POST requests usage is one of the main ways to send form data during login or registration. It is also one of the ways to send any data to the web server.

Earlier, one of the main implementation patterns of login or registration was to send the form data with the required authorization parameters via POST request and get the protected content as a response to this request (along with cookies to avoid re-entering the authentication and authorization data).

Nowadays SPAs (Single Page Applications) also use POST requests to send data to API, but such requests usually return only necessary data to update web page and not the whole page.

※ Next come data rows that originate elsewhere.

### config.mk
export PLATFORM = sky130hd
export DESIGN_NAME = flash_host
export DESIGN_NICKNAME = d
export VERILOG_FILES = /design/src/flash_host_pkg.sv /design/src/flash_host.sv
export SDC_FILE = /design/constraint.sdc
export NUM_CORES = 1
export LEC_CHECK = 0
export ABC_CLOCK_PERIOD_IN_PS = 2100
export BUFFER_PORTS_ARGS = -buffer_cell sky130_fd_sc_hd__buf_4
export CORE_MARGIN = 3
export CORE_UTILIZATION = 49
export DETAILED_ROUTE_END_ITERATION = 7
export GPL_ROUTABILITY_DRIVEN = 0
export PLACE_DENSITY_LB_ADDON = 0.3
export SYNTH_ARGS = -nofsm -noshare
export SYNTH_HDL_FRONTEND = slang
export SYNTH_SLANG_ARGS = --single-unit
### constraint.sdc
create_clock -name clk_i -period 2.1 [get_ports clk_i]
set_clock_uncertainty 0.05 [all_clocks]
set_input_delay 0.105 -clock clk_i [delete_from_list [all_inputs] [get_ports clk_i]]
set_output_delay 0.105 -clock clk_i [all_outputs]
set_load 0.02 [all_outputs]
### src/flash_host_pkg.sv
// Package with command codes, status bit positions and timing constants of the flash host.
package flash_host_pkg;
    // Command codes written to the flash command port.
    localparam logic [7:0] CMD_READ_ARRAY = 8'hFF;
    localparam logic [7:0] CMD_READ_ID = 8'h90;
    localparam logic [7:0] CMD_READ_STATUS = 8'h70;
    localparam logic [7:0] CMD_CLEAR_STATUS = 8'h50;
    localparam logic [7:0] CMD_PROGRAM_SETUP = 8'h40;
    localparam logic [7:0] CMD_ERASE_SETUP = 8'h20;
    localparam logic [7:0] CMD_ERASE_CONFIRM = 8'hD0;
    // Status bit positions in the flash status byte.
    localparam int DONE_BIT = 7;
    localparam int ERASE_ERR_BIT = 5;
    localparam int PROGRAM_ERR_BIT = 4;
    localparam int SUPPLY_FAULT_BIT = 3;
    // Host register offsets on the software port.
    localparam logic [3:0] REG_CTRL = 4'h0;
    localparam logic [3:0] REG_ADDR = 4'h1;
    localparam logic [3:0] REG_WDATA = 4'h2;
    localparam logic [3:0] REG_RDATA = 4'h3;
    localparam logic [3:0] REG_STATUS = 4'h4;
    localparam logic [3:0] REG_CONFIG = 4'h5;
    // Operation codes written to the control register.
    localparam logic [2:0] OP_READ = 3'h0;
    localparam logic [2:0] OP_PROGRAM = 3'h1;
    localparam logic [2:0] OP_ERASE = 3'h2;
    localparam logic [2:0] OP_CLEAR = 3'h3;
    localparam logic [2:0] OP_READ_ID = 3'h4;
    localparam logic [2:0] OP_READ_STATUS = 3'h5;
    localparam logic [2:0] OP_RESET = 3'h6;
    // Bus phase times in ns and derived cycle counts at 50 MHz.
    localparam int CLK_PERIOD_NS = 20;
    localparam int STROBE_TIME_NS = 60;
    localparam int STROBE_CYCLES = (STROBE_TIME_NS + CLK_PERIOD_NS - 1) / CLK_PERIOD_NS;
    localparam int RESET_TIME_NS = 300;
    localparam int RESET_CYCLES = (RESET_TIME_NS + CLK_PERIOD_NS - 1) / CLK_PERIOD_NS;
    localparam logic [7:0] STROBE_CNT = 8'(STROBE_CYCLES);
    localparam logic [7:0] RESET_CNT = 8'(RESET_CYCLES);
    localparam logic [7:0] POLL_LIMIT_RESET = 8'hFF;
endpackage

Thus, many sites use POST requests for client-server communication and this requires the ability of sending POST requests while web scraping.

Unfortunately, Puppeteer developers haven't introduced the native way of making requests other than GET, but it's not a big deal for us to create a workaround.

Interception of the initial request#

The idea behind our approach is quite simple - we need to change the request type while opening the page, so we can send POST data along with opening a page.

To do that, we have to intercept the request using page.on('request') handler.

We're going to use HTTPBin which can help us with our solution testing.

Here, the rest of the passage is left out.